Mientras discutimos sobre los criterios del reparto de los que ya están ahí -cuántos por PIB, por población, por paro y por deberes cumplidos-, hay que movilizarse para impedir que salgan de tierras africanas. Lo ideal sería que gobiernos del norte de África construyeran grandes campos de concentración para retenerlos. Eso funcionó en el pasado, pero los amigos de antaño, como Gadafi o Burguiba, ya no están. Se sopesa la idea de bombardear barcos pirata si la ONU expide el certificado de legalidad, porque lo importante es, como decía no ha mucho El Roto, que «los inmigrantes se ahoguen en sus costas».

Se ha dicho, y con razón, que la emigración es el mayor problema político de nuestro tiempo. Las masas itinerantes de seres humanos que huyen de la miseria pueden desestabilizar países, zonas geográficas y hasta el orden económico mundial. Para los analistas más sensatos, la migración es un problema que nos concierne a todos y solo es resoluble enmarcándolo en una estrategia de justicia global que, por el momento, solo existe en la mente de algunos, pocos, grandes teóricos. La justicia global no cabe en el maletín de la troika de turno (formada por hombres de negro que representan los intereses de las grandes entidades financieras del mundo). Tiene que ver, más bien, con políticas económicas que se hacen cargo de las desigualdades existentes teniendo en cuenta que hay una relación causal entre la riqueza de los ricos y la pobreza de los pobres. Mientras llega esa solución, tendremos que aplicarnos a lo urgente: colocar a los que han logrado refugiarse en tierras europeas e impedir que vengan emigrantes en busca de trabajo.
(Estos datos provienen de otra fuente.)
===== src/rtl/aw_pkg.sv =====
package aw_pkg;
    localparam int unsigned AW_WORD_W  = 10;
    localparam int unsigned AW_COMMA_W = 7;
    // Comma in arrival order: bit 0 is the first bit received (0,0,1,1,1,1,1).
    localparam logic [AW_COMMA_W-1:0] AW_COMMA_SEQ = 7'b1111100;
endpackage


===== src/rtl/aw_window.sv =====
module aw_window #(
    parameter int unsigned            WORD_W    = aw_pkg::AW_WORD_W,
    parameter int unsigned            COMMA_W   = aw_pkg::AW_COMMA_W,
    parameter logic [COMMA_W-1:0]     COMMA_SEQ = aw_pkg::AW_COMMA_SEQ
) (
    input  logic              clk_i,
    input  logic              rst_i,
    input  logic              ser_bit_i,
    input  logic              align_en_i,
    output logic [WORD_W-1:0] win_next_o,
    output logic              hit_o
);
    localparam int unsigned HIST_W = WORD_W - 1;
    localparam int unsigned NPOL   = 2;

    typedef struct packed {
        logic [HIST_W-1:0] hist;
    } win_state_t;

    win_state_t        s_d, s_q;
    logic [WORD_W-1:0] win_d;
    logic [NPOL-1:0]   pol_match_d;

    always_comb begin
        win_d      = {ser_bit_i, s_q.hist};
        s_d        = s_q;
        s_d.hist   = win_d[WORD_W-1:1];
        win_next_o = win_d;
    end

    // Polarity 0 is the comma itself, polarity 1 its complement.
    for (genvar g = 0; g < NPOL; g++) begin : g_pol
        localparam logic [COMMA_W-1:0] PAT = (g == 0) ? COMMA_SEQ : ~COMMA_SEQ;
        assign pol_match_d[g] = (win_d[WORD_W-1 -: COMMA_W] == PAT);
    end

    assign hit_o = align_en_i && (|pol_match_d);

    always_ff @(posedge clk_i) begin
        if (rst_i) s_q <= '0;
        else       s_q <= s_d;
    end
endmodule


===== src/rtl/aw_boundary.sv =====
module aw_boundary #(
    parameter int unsigned WORD_W  = aw_pkg::AW_WORD_W,
    parameter int unsigned COMMA_W = aw_pkg::AW_COMMA_W
) (
    input  logic              clk_i,
    input  logic              rst_i,
    input  logic              hit_i,
    input  logic [WORD_W-1:0] win_i,
    output logic [WORD_W-1:0] word_o,
    output logic              valid_o,
    output logic              comma_o
);
    localparam int unsigned REM_W = $clog2(WORD_W);
    localparam logic [REM_W-1:0] RELOAD    = REM_W'(WORD_W - 1);
    localparam logic [REM_W-1:0] ALIGN_REM = REM_W'(WORD_W - COMMA_W - 1);

    typedef struct packed {
        logic [REM_W-1:0]  rem;
        logic              pend;
        logic [WORD_W-1:0] word;
        logic              valid;
        logic              comma;
    } bnd_state_t;

    bnd_state_t s_d, s_q;

    always_comb begin
        s_d       = s_q;
        s_d.valid = 1'b0;
        s_d.comma = 1'b0;
        if (s_q.rem == '0) begin
            s_d.word  = win_i;
            s_d.valid = 1'b1;
            s_d.comma = s_q.pend;
            s_d.pend  = 1'b0;
            s_d.rem   = RELOAD;
        end else begin
            s_d.rem   = s_q.rem - 1'b1;
        end
        if (hit_i) begin
            s_d.rem  = ALIGN_REM;
            s_d.pend = 1'b1;
        end
    end

    always_ff @(posedge clk_i) begin
        if (rst_i) begin
            s_q     <= '0;
            s_q.rem <= RELOAD;
        end else begin
            s_q <= s_d;
        end
    end

    assign word_o  = s_q.word;
    assign valid_o = s_q.valid;
    assign comma_o = s_q.comma;

    assert_reset_state_R1: assert property (@(posedge clk_i)
        rst_i |=> (!s_q.valid && !s_q.comma && s_q.rem == RELOAD));

    assert_realign_R3: assert property (@(posedge clk_i) disable iff (rst_i)
        hit_i |=> (s_q.rem == ALIGN_REM && s_q.pend));

    assert_fixed_cadence_R5: assert property (@(posedge clk_i) disable iff (rst_i)
        (!hit_i && s_q.rem != '0) |=> (s_q.rem == REM_W'($past(s_q.rem) - 1'b1) && !s_q.valid));

    assert_word_wrap_R2: assert property (@(posedge clk_i) disable iff (rst_i)
        (!hit_i && s_q.rem == '0) |=> (s_q.rem == RELOAD && s_q.valid));
endmodule


===== src/rtl/comma_word_aligner.sv =====
module comma_word_aligner #(
    parameter int unsigned        WORD_W    = aw_pkg::AW_WORD_W,
    parameter int unsigned        COMMA_W   = aw_pkg::AW_COMMA_W,
    parameter logic [COMMA_W-1:0] COMMA_SEQ = aw_pkg::AW_COMMA_SEQ
) (
    input  logic              clk_i,
    input  logic              rst_i,
    input  logic              ser_bit_i,
    input  logic              align_en_i,
    output logic [WORD_W-1:0] word_o,
    output logic              word_vld_o,
    output logic              comma_seen_o
);
    logic [WORD_W-1:0] win_next;
    logic              hit;

    aw_window #(
        .WORD_W   (WORD_W),
        .COMMA_W  (COMMA_W),
        .COMMA_SEQ(COMMA_SEQ)
    ) u_window (
        .clk_i     (clk_i),
        .rst_i     (rst_i),
        .ser_bit_i (ser_bit_i),
        .align_en_i(align_en_i),
        .win_next_o(win_next),
        .hit_o     (hit)
    );

    aw_boundary #(
        .WORD_W (WORD_W),
        .COMMA_W(COMMA_W)
    ) u_boundary (
        .clk_i  (clk_i),
        .rst_i  (rst_i),
        .hit_i  (hit),
        .win_i  (win_next),
        .word_o (word_o),
        .valid_o(word_vld_o),
        .comma_o(comma_seen_o)
    );

    // The flagged word must carry a comma of either polarity in its low bits.
    assert_flag_aligned_R6: assert property (@(posedge clk_i) disable iff (rst_i)
        comma_seen_o |-> (word_vld_o &&
            (word_o[COMMA_W-1:0] == COMMA_SEQ || word_o[COMMA_W-1:0] == ~COMMA_SEQ)));
endmodule


===== config.mk =====
export PLATFORM = sky130hd
export DESIGN_NAME = comma_word_aligner
export DESIGN_NICKNAME = d
export VERILOG_FILES = /design/src/rtl/aw_pkg.sv /design/src/rtl/aw_window.sv /design/src/rtl/aw_boundary.sv /design/src/rtl/comma_word_aligner.sv
export SDC_FILE = /design/constraint.sdc
export NUM_CORES = 1
export LEC_CHECK = 0
export ABC_AREA = 1
export ABC_CLOCK_PERIOD_IN_PS = 1000
export BUFFER_PORTS_ARGS = -buffer_cell sky130_fd_sc_hd__buf_2
export CORE_MARGIN = 3
export CORE_UTILIZATION = 45
export CTS_CLUSTER_SIZE = 20
export DETAILED_ROUTE_END_ITERATION = 8
export GPL_TIMING_DRIVEN = 0
export PLACE_DENSITY = 0.68
export SLEW_MARGIN = 25
export SYNTH_ARGS = -nofsm -noshare
export SYNTH_HDL_FRONTEND = slang
export SYNTH_SLANG_ARGS = --single-unit

===== constraint.sdc =====
create_clock -name clk_i -period 1 [get_ports clk_i]
set_input_delay 0 -clock clk_i [delete_from_list [all_inputs] [get_ports clk_i]]
set_output_delay 0 -clock clk_i [all_outputs]
set_load 0.01 [all_outputs]

==> impl_metrics.tcl, run 1 <==
set metrics [dict create \
    synth.most_common_cell "nand2_1" \
    crit_family "flip-flops" \
    powerDensity_nw_per_um2 1380 \
    p_leak_nw 0.632 \
    synth_cells 124 \
    grt_overflow 0 \
    hold_viol_final 0 \
    nets 154 \
    synth-edff-count 0 \
    rsz0062_at_grt "true" \
    worst_path_most_repeated_cell "nand2_2" \
    yosysUniqueCellTypes 16 \
    grtUsageMet1 0.178 \
    slowest_stage "dfxtp_2" \
    end_kind "flop" \
    numCtsBuffers 3 \
    clock_path_buffers 2 \
    pre_cts_slack_ns -0.0189 \
    clk_latency_ns 0.32 \
    cp_cell_sequence "nor2_4 > nand2_2 > nand2_2 > inv_2 > buf_12 > nand2_2 > o21ai_2" \
    drc_errors 0 \
    yosysWarningCount 0 \
    worstPathArrival_ns 1.26 \
    finalWirelength_um 1680 \
    critPathMaxFanout 10 \
    yosys.area.top_type "dfxtp_1" \
    area_delta_synth_final_pct 22.5 \
    grt_pass1_wl_um 3030 \
    met2_usage 0.239 \
    final_layout_size_suffix_gt1_frac 0.557 \
    initial_core_util 0.504 \
    max-cap-violations 0 \
    critPathRequiredTime_ns 1.24 \
    fin_cells 176 \
    synth_flop_cell "dfxtp_1" \
    dp.final_hpwl_um 1120 \
    dieArea_sq_um 2950 \
    hold_slack_ns 0.425 \
    drt-pass1-iter-count 4 \
    io_pins 16 \
    fillers 205 \
    place_inst 165 \
    vias 772 \
    async_reset_ff_frac 0 \
    final_max_slew_viol_count 0 \
    drtIter0Drc 17 \
    violations "negative setup slack" \
    ant_nets 0 \
    antenna_found_initial 0 \
    relSlewSlack 0.896 \
    die_y_um 54.3 \
    tightest_slew_ns 0.155 \
    chipWidth_um 54.3 \
    cts_max_level 1 \
    detail_route.vias_per_cell 4.39 \
    synth_nets 128 \
    fmax_ghz 0.974 \
    worstHoldPathType "in -> reg" \
    ys_seq_area_frac 0.496 \
    place_congestion 0.684 \
    critPathBufInv 2 \
    synth_area_per_cell_sq_um 8.47 \
    yosys-top-cells-count "nand2_1 (27), dfxtp_1 (26), nand2_2 (13), nor2_1 (13), buf_4 (11)" \
    ir_worst_vdd_mv 1.03 \
    timing.final.ws_setup_ns -0.0265 \
    synth-seq-cells 26 \
    cp-start-kind "flop" \
    met3_usage 0.0327 \
    p_total_mw 1.78 \
    clk_pin_slew_ns 0.13 \
    antennaDiodeCount 0 \
    setup_viol 10 \
    grt_usage 0.146 \
    grt_max_degree 15 \
    fin_crit_sh 1.03 \
    synth_area_leaders "dfxtp_1 (50%), nand2_1 (9.7%), buf_4 (7.9%)" \
    port_buffers 14 \
    cts_sinks 26 \
    core_area_sq_um 2080 \
    cts_tree "done" \
    skew_ns 0.00468 \
    wire_per_inst_um 9.55 \
    slowest_delay_ns 0.36 \
    cts-root-buf "clkbuf_4" \
    post-synth-top-area-fraction 0.496 \
    critPathKind "reg -> reg" \
    busiest_layer "met2" \
    status "complete, but fails checks" \
    synthesis.area_sq_um 1050 \
    rows 16 \
    post-route-min-period_ns 1.03 \
    grt_pass1_vias 716 \
]
metal layers:
layer	vias to the layer above	share of wire
met1	343	0.43
met4	0	0.027
li1	408	-
met2	16	0.50
met5	-	0
met3	5	0.047
layout make-up:
type                       count  area [sq um]  area share
sequential                    26           531       0.412
multi-input combinational     68           369       0.287
timing repair buffer          21           130       0.101
buffer                        13           118      0.0914
inverter                      17          68.8      0.0535
clock buffer                   4          36.3      0.0282
tap                           27          33.8      0.0263
layout by cell type, fill, tap and decap left out:
cell type,netlist,final
nand2_1,27,23
dfxtp_1,26,18
nand2_2,13,17
buf_4,11,15
buf_2,0,14
nor2_1,13,11
o21ai_2,9,9
inv_1,9,8
dfxtp_2,0,8
inv_2,7,7
nor2_2,2,3
clkbuf_4,0,3
dlygate4sd3_1,0,3
inv_4,1,2
nor2_4,1,2
buf_8,0,1
buf_12,1,1
nand3_1,1,1
a21oi_1,1,1
o21ai_0,1,1
clkbuf_8,0,1
worst register-to-register path, cell delays in order, from the launching register on:
cell and delay [ns]:
dfxtp_2 0.36, nor2_4 0.13, nand2_2 0.09, nand2_2 0.07, inv_2 0.05, buf_12 0.14, nand2_2 0.06, o21ai_2 0.04
path summary, 6_finish.rpt:
kind / startpoint / endpoint / slack (ns) / depth (start not counted)
setup / recovery: u_boundary.s_q[14]$_SDFF_PP0_ / u_boundary.word_o[4]$_SDFFE_PP0P_ / -0.03 / 7
hold / removal: align_en_i / u_boundary.s_q[15]$_SDFF_PP0_ / 0.42 / 3
setup reg to reg: u_boundary.s_q[14]$_SDFF_PP0_ / u_boundary.word_o[4]$_SDFFE_PP0P_ / -0.03 / 7
hold reg to reg: u_window.s_q[0]$_SDFF_PP0_ / u_boundary.word_o[0]$_SDFFE_PP0P_ / 0.44 / 2
report_power, final:
part	leakage [nW]	total (mW)	switching [mW]	internal, mW
logic	0.397	0.165	0.0893	0.0756
registers	0.214	1.09	0.0226	1.06
clock network	0.0210	0.526	0.303	0.223
cells by family (layout without fill, tap and decap cells):
logic type / Yosys count / in the layout / synth area share
flops: 26 / 26 / 0.496
simple gates: 57 / 57 / 0.248
buf+inv: 30 / 55 / 0.172
compound gates: 11 / 11 / 0.0846
state kept, by name (all words and copies together) (netlist names):
| signal | count |
|---|---|
| u_window.s_q | 9 |
| u_boundary.comma_o | 1 |
| u_boundary.s_q | 5 |
| u_boundary.word_o | 10 |
| u_boundary.valid_o | 1 |
timing repair:
action,4_1_cts,5_1_grt
hold buffers,3,0
pin swaps,2,7
buffers inserted,2,2
setup endpoints to repair,12,16
hold endpoints to repair,15,0
gates cloned,0,0
resized for setup,4,14
through the flow:
step,TNS (ns),area (sq um),utilization
final,-0.205,1290,0.618
after global routing,-1.16,1290,0.618
after CTS,-0.100,1240,0.595
after detailed placement,-0.112,1150,0.554
after global placement,0,1150,0.554
after floorplan,0,1050,-
Note: power is estimated with default switching activity, not from simulation.
==> run 2: changes to the inputs <==
--- a/config.mk
+++ b/config.mk
@@ -6,8 +6,8 @@
 export NUM_CORES = 1
 export LEC_CHECK = 0
 export ABC_AREA = 1
-export ABC_CLOCK_PERIOD_IN_PS = 1000
 export BUFFER_PORTS_ARGS = -buffer_cell sky130_fd_sc_hd__buf_2
+export CORE_ASPECT_RATIO = 1.2
 export CORE_MARGIN = 3
 export CORE_UTILIZATION = 45
 export CTS_CLUSTER_SIZE = 20
==> impl_metrics.tcl, run 2 (synthesis gave the netlist of run 1 again) <==
set metrics [dict create \
    area_delta_synth_final_pct 20.5 \
    grt_pass1_wl_um 2730 \
    dp.final_hpwl_um 1110 \
    ir_worst_vdd_mv 1.06 \
    end_kind "flop" \
    core_area_sq_um 2140 \
    slowest_delay_ns 0.36 \
    cts-root-buf "clkbuf_4" \
    numCtsBuffers 3 \
    skew_ns 0.00449 \
    cts_tree "done" \
    final_max_slew_viol_count 0 \
    io_pins 16 \
    mostFrequentLayoutCell "nand2_1" \
    clock_path_buffers 2 \
    rrSetupSlack_ns -0.02 \
    pre_cts_slack_ns -0.0183 \
    critPathMaxFanout 10 \
    min-delay-start "align_en_i" \
    worstPathArrival_ns 1.24 \
    ant_nets 0 \
    relSlewSlack 0.895 \
    cts_sinks 26 \
    max-cap-violations 0 \
    cp-start-kind "flop" \
    powerDensity_nw_per_um2 1380 \
    antennaDiodeCount 0 \
    final_layout_size_suffix_gt1_frac 0.500 \
    hold_viol_final 0 \
    hold_end "u_boundary.s_q[15]$_SDFF_PP0_" \
    worst_path_most_repeated_cell "nand2_2" \
    p_leak_nw 0.623 \
    post-route-min-period_ns 1.02 \
    grt_usage 0.124 \
    place_congestion 0.736 \
    place_inst 168 \
    rows 18 \
    drc_errors 0 \
    critPathRequiredTime_ns 1.23 \
    largest_reg_flops 10 \
    cts_max_level 1 \
    tightest_slew_ns 0.157 \
    fin_cells 178 \
    ff2ff_path_depth 7 \
    grt_max_degree 15 \
    whs_path_depth 3 \
    port_buffers 14 \
    fin_crit_sh 1.02 \
    clk_latency_ns 0.32 \
    rsz0062_at_grt "true" \
    initial_core_util 0.491 \
    reg2reg_to "u_boundary.word_o[9]$_SDFFE_PP0P_" \
    dieArea_sq_um 2950 \
    drtIter0Drc 6 \
    clk_pin_slew_ns 0.13 \
    finalWirelength_um 1490 \
    grt_pass1_vias 675 \
    violations "negative setup slack" \
    wire_per_inst_um 8.37 \
    worstHoldPathType "in -> reg" \
    critPathKind "reg -> reg" \
    p_total_mw 1.75 \
    critPathBufInv 2 \
    vias 742 \
    chipWidth_um 50.1 \
    status "complete, but fails checks" \
    detail_route.vias_per_cell 4.17 \
    slowest_stage "dfxtp_2" \
    nets 153 \
    die_y_um 58.9 \
    cp_cell_sequence "nor2_4 > nand2_2 > nand2_2 > inv_2 > buf_12 > nand2_2 > o21ai_2" \
    r2r_start "u_boundary.s_q[14]$_SDFF_PP0_" \
    grt_overflow 0 \
    drt-pass1-iter-count 3 \
    timing.final.ws_setup_ns -0.0161 \
    fmax_ghz 0.984 \
    mostFrequentLayoutCells "nand2_1 (25), dfxtp_1 (22), nand2_2 (15)" \
    setup_viol 9 \
    crit_family "flip-flops" \
    antenna_found_initial 0 \
]
## run 2: cell count changes in the layout (fill, tap and decap cells not counted), moves of 2 or more
cell	previous run	this run
dfxtp_2	8	4
nor2_2	3	1
nor2_1	11	13
nand2_1	23	25
dfxtp_1	18	22
nand2_2	17	15
## run 2: stage by stage
stage	hold WS (ns)	cell area, sq um	util	TNS [ns]
after floorplan	0.0911	1050	-	0
after global placement	0.212	1160	0.541	-0.00180
after detailed placement	0.210	1160	0.541	-0.108
after CTS	0.390	1240	0.580	-0.188
after global routing	0.419	1260	0.591	-0.816
final	0.424	1260	0.591	-0.0613
## run 2: layout make-up
class,count,area [sq um]
sequential,26,526
clock buffer,4,36.3
timing repair buffer,20,123
buffer,13,118
fill,213,875
multi-input combinational,68,359
inverter,17,66.3
tap,30,37.5
## run 2: how the worst max path moves through the flow
stage	startpoint	end	slack (ns)	depth (start not counted)
4_1_cts	u_boundary.s_q[13]$_SDFF_PP1_	u_boundary.word_o[9]$_SDFFE_PP0P_	-0.03	7
2_1_floorplan	u_boundary.s_q[15]$_SDFF_PP0_	u_boundary.word_o[3]$_SDFFE_PP0P_	0.05	7
3_3_place_gp	u_window.s_q[3]$_SDFF_PP0_	u_boundary.s_q[16]$_SDFF_PP1_	-0.0009	8
6_report	u_boundary.s_q[14]$_SDFF_PP0_	u_boundary.word_o[9]$_SDFFE_PP0P_	-0.02	7
3_5_place_dp	u_boundary.s_q[14]$_SDFF_PP0_	u_boundary.word_o[9]$_SDFFE_PP0P_	-0.02	7
5_1_grt	u_boundary.s_q[14]$_SDFF_PP0_	u_boundary.word_o[8]$_SDFFE_PP0P_	-0.07	7
## run 2: worst reg2reg max path: stages, from the launching register on
cell     delay, ns
dfxtp_2       0.36
nor2_4        0.12
nand2_2       0.08
nand2_2       0.06
inv_2         0.05
buf_12        0.14
nand2_2       0.06
o21ai_2       0.04
## run 2: repair_timing
item,CTS,global route
endpoints found under the setup margin,12,15
hold buffers,3,0
hold endpoints to repair,15,0
buffers inserted,1,2
resized for setup,5,4
pin swaps,2,4
## run 2: routing by layer
| layer | global-route usage | share of wire | vias up | routed length [um] |
|---|---|---|---|---|
| li1 | - | - | 405 | - |
| met1 | 0.143 | 0.46 | 325 | 688 |
| met2 | 0.198 | 0.48 | 8 | 720 |
| met3 | 0.0304 | 0.026 | 4 | 38 |
| met4 | 0.0949 | 0.029 | 0 | 43 |
| met5 | 0 | 0 | - | 0 |
## run 2: report_power, final
group          switching (mW)  total (mW)  internal (mW)
sequential             0.0205        1.08           1.06
clock                   0.291       0.514          0.223
combinational          0.0819       0.153         0.0709
==> run 3: changes to the inputs <==
--- a/config.mk
+++ b/config.mk
@@ -6,7 +6,7 @@
 export NUM_CORES = 1
 export LEC_CHECK = 0
 export ABC_AREA = 1
-export BUFFER_PORTS_ARGS = -buffer_cell sky130_fd_sc_hd__buf_2
+export BUFFER_PORTS_ARGS = -buffer_cell sky130_fd_sc_hd__buf_4
 export CORE_ASPECT_RATIO = 1.2
 export CORE_MARGIN = 3
 export CORE_UTILIZATION = 45
@@ -14,6 +14,7 @@
 export DETAILED_ROUTE_END_ITERATION = 8
 export GPL_TIMING_DRIVEN = 0
 export PLACE_DENSITY = 0.68
+export SKIP_CTS_REPAIR_TIMING = 1
 export SLEW_MARGIN = 25
 export SYNTH_ARGS = -nofsm -noshare
 export SYNTH_HDL_FRONTEND = slang
==> impl_metrics.tcl, run 3 (synthesis gave the netlist of run 1 again) <==
set metrics [dict create \
    status "complete, but fails checks" \
    violations "negative setup slack" \
    clock_path_buffers 2 \
    grt_usage 0.127 \
    cp_cell_sequence "nor2_4 > nand2_2 > nand2_2 > inv_4 > clkbuf_16 > nand2_2 > o21ai_2" \
    r2r_start "u_boundary.s_q[13]$_SDFF_PP1_" \
    initial_core_util 0.491 \
    place_congestion 0.760 \
    ant_nets 0 \
    final_util 0.656 \
    clk_pin_slew_ns 0.12 \
    cp-start-kind "flop" \
    cts_max_level 1 \
    grt_pass1_wl_um 2780 \
    mostFrequentLayoutCells "buf_4 (30), nand2_1 (23), dfxtp_1 (17)" \
    wire_per_inst_um 9.88 \
    drt-pass1-iter-count 4 \
    io_pins 16 \
    cts-root-buf "clkbuf_4" \
    hold_viol_final 0 \
    tightest_slew_ns 0.295 \
    mostFrequentLayoutCell "buf_4" \
    final_area_sq_um 1400 \
    die_y_um 58.9 \
    cts_sinks 26 \
    fin_crit_sh 1.07 \
    nets 159 \
    antenna_found_initial 0 \
    crit_start "u_boundary.s_q[13]$_SDFF_PP1_" \
    drc_errors 0 \
    critPathRequiredTime_ns 1.23 \
    worstHoldPathType "in -> reg" \
    worstPathArrival_ns 1.29 \
    numCtsBuffers 3 \
    p_leak_nw 0.698 \
    slowest_delay_ns 0.37 \
    chipWidth_um 50.1 \
    critPathBufInv 2 \
    core_area_sq_um 2140 \
    rows 18 \
    area_delta_synth_final_pct 33.7 \
    final_layout_size_suffix_gt1_frac 0.556 \
    timing.final.ws_setup_ns -0.0660 \
    pre_cts_slack_ns -0.0213 \
    fillers 201 \
    relSlewSlack 0.802 \
    detail_route.vias_per_cell 4.32 \
    dieArea_sq_um 2950 \
    ir_worst_vdd_mv 0.867 \
    place_area_sq_um 1190 \
    slowest_stage "dfxtp_4" \
    end_kind "flop" \
    skew_ns 0.00219 \
    crit_family "flip-flops" \
    antennaDiodeCount 0 \
    grt_pass1_vias 647 \
    min-delay-start "rst_i" \
    post-route-min-period_ns 1.07 \
    vias 791 \
    grt_overflow 0 \
    clk_latency_ns 0.31 \
    fmax_ghz 0.938 \
    powerDensity_nw_per_um2 1220 \
    dp.final_hpwl_um 1150 \
    hold_slack_ns 0.0110 \
    critPathMaxFanout 5 \
    rsz0062_at_grt "true" \
    critPathKind "reg -> reg" \
    finalWirelength_um 1810 \
    worst_path_most_repeated_cell "nand2_2" \
    port_buffers 14 \
    drtIter0Drc 8 \
    largest_reg_flops 10 \
    final_max_slew_viol_count 0 \
    max-cap-violations 0 \
    grt_max_degree 14 \
    cts_tree "done" \
    setup_viol 11 \
]
==> run 3: changes by cell type in the layout (fill, tap and decap cells not counted), sizes merged <==
| cell | previous run | this run |
|---|---|---|
| buf | 30 | 32 |
| dlygate4sd3 | 3 | 6 |
==> run 3: final timing paths <==
check,to,slack [ns],cells after the start
hold / removal,u_boundary.s_q[14]$_SDFF_PP0_,0.01,4
setup reg to reg,u_boundary.word_o[9]$_SDFFE_PP0P_,-0.07,7
setup / recovery,u_boundary.word_o[9]$_SDFFE_PP0P_,-0.07,7
hold reg to reg,u_boundary.word_o[0]$_SDFFE_PP0P_,0.45,2
==> run 3: worst reg2reg max path: cells and delay by family (launching register included) <==
kind / cells / cell delay [ns]
and+or+nand+nor: 4 / 0.36
AOI/OAI and AO/OA: 1 / 0.04
DFF: 1 / 0.37
buffers and inverters: 2 / 0.20
==> run 3: report_power, final <==
| group | internal, mW | switching (mW) | leakage [nW] | total (mW) |
|---|---|---|---|---|
| combinational | 0.111 | 0.102 | 0.470 | 0.213 |
| sequential | 1.06 | 0.0219 | 0.214 | 1.08 |
| clock | 0.141 | 0.279 | 0.0138 | 0.420 |
| total | 1.31 | 0.403 | 0.698 | 1.72 |
==> run 3: layout make-up <==
class / count / area [sq um] / area share
repair buffers: 26 / 228 / 0.162
clock buffers: 3 / 22.5 / 0.0160
flip-flops and latches: 26 / 534 / 0.381
plain buffers: 13 / 118 / 0.0838
well taps: 30 / 37.5 / 0.0267
multi-input cells: 68 / 395 / 0.282
inverters: 17 / 68.8 / 0.0490
==> run 3: metrics by stage <==
stage | TNS, ns | std cells | power (mW)
6_report | -0.533 | 183 | 1.72
5_1_grt | -1.22 | 183 | 1.81
4_1_cts | -0.376 | 171 | 1.66
3_5_place_dp | -0.141 | 168 | 1.24
3_3_place_gp | -0.0128 | 168 | 1.24
2_1_floorplan | 0 | 124 | 1.21
==> run 3: layer usage <==
metal	share of wire	global-route usage	routed length, um
met5	0	0	0
met4	0.022	0.0830	40
met3	0.037	0.0304	66
met2	0.53	0.194	965
met1	0.41	0.160	735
Lo que nos es común a los europeos es que no les queremos. Los más extremistas han hecho de la xenofobia bandera para medrar políticamente, difundiendo tópicos tóxicos tales como que acaparan las ayudas públicas, nos roban los empleos, sobrecargan los ambulatorios o degradan la enseñanza. Eso, los más extremistas, porque la mayoría de nosotros no tiene claro por qué hay que ser hospitalario. Y este es el problema: que la hospitalidad resulte extraña a nuestra forma de sentir y de pensar.

¿Que por qué debemos ser hospitalarios? Porque también otros lo fueron con nosotros. No hay pueblo en el mundo que se quedase en el lugar que marcó el fundador con una pica. Todos hemos sido acogidos, sin olvidar que a veces nos hemos quedado en algún lugar expulsando a los que allí estaban. Si hay algo claro en la historia de la humanidad es que nadie es propietario del territorio que pisa. Sea porque unas veces nos han acogido generosamente, sea porque nos hemos apropiado violentamente del lugar, la conclusión es que no nos pertenece el lugar que habitamos. No es propiedad privada. Por eso la hospitalidad ha sido siempre un rasgo civilizatorio.

Es un gesto moral que, evidentemente, tiene sus riesgos. El expresident Pujol no tuvo inconveniente en reconocer que la emigración era «un peligro para la identidad catalana». Venían con otras lenguas, otras religiones y otras culturas (y muchos más hijos) que podían contaminar la pureza o la hegemonía de lo castizo. Jacques Derrida, un pied noir judío que tanto sufrió con la hostilidad del entorno y tan bien habló de la hospitalidad con el otro, decía que la hospitalidad tiene algo de parricida y antiidentaria, pues altera existencialmente los patrones establecidos.

No se trata de tumbar las fronteras, ni siquiera de transformar el principio civilizatorio de la hospitalidad en política migratoria. El atractivo humano que pueda tener Europa puede perderse incluso para los emigrantes si las políticas que la han hecho atractiva se hacen imposibles. Hospitalidad y política no deben confundirse, pero sí influenciarse. No es lo mismo mirar al que llega con sentido de la hospitalidad que hacerlo con la coraza de la hostilidad. Entonces entenderíamos que 20.000 refugiados no son nada al lado de los 13 millones que deambulan por el mundo.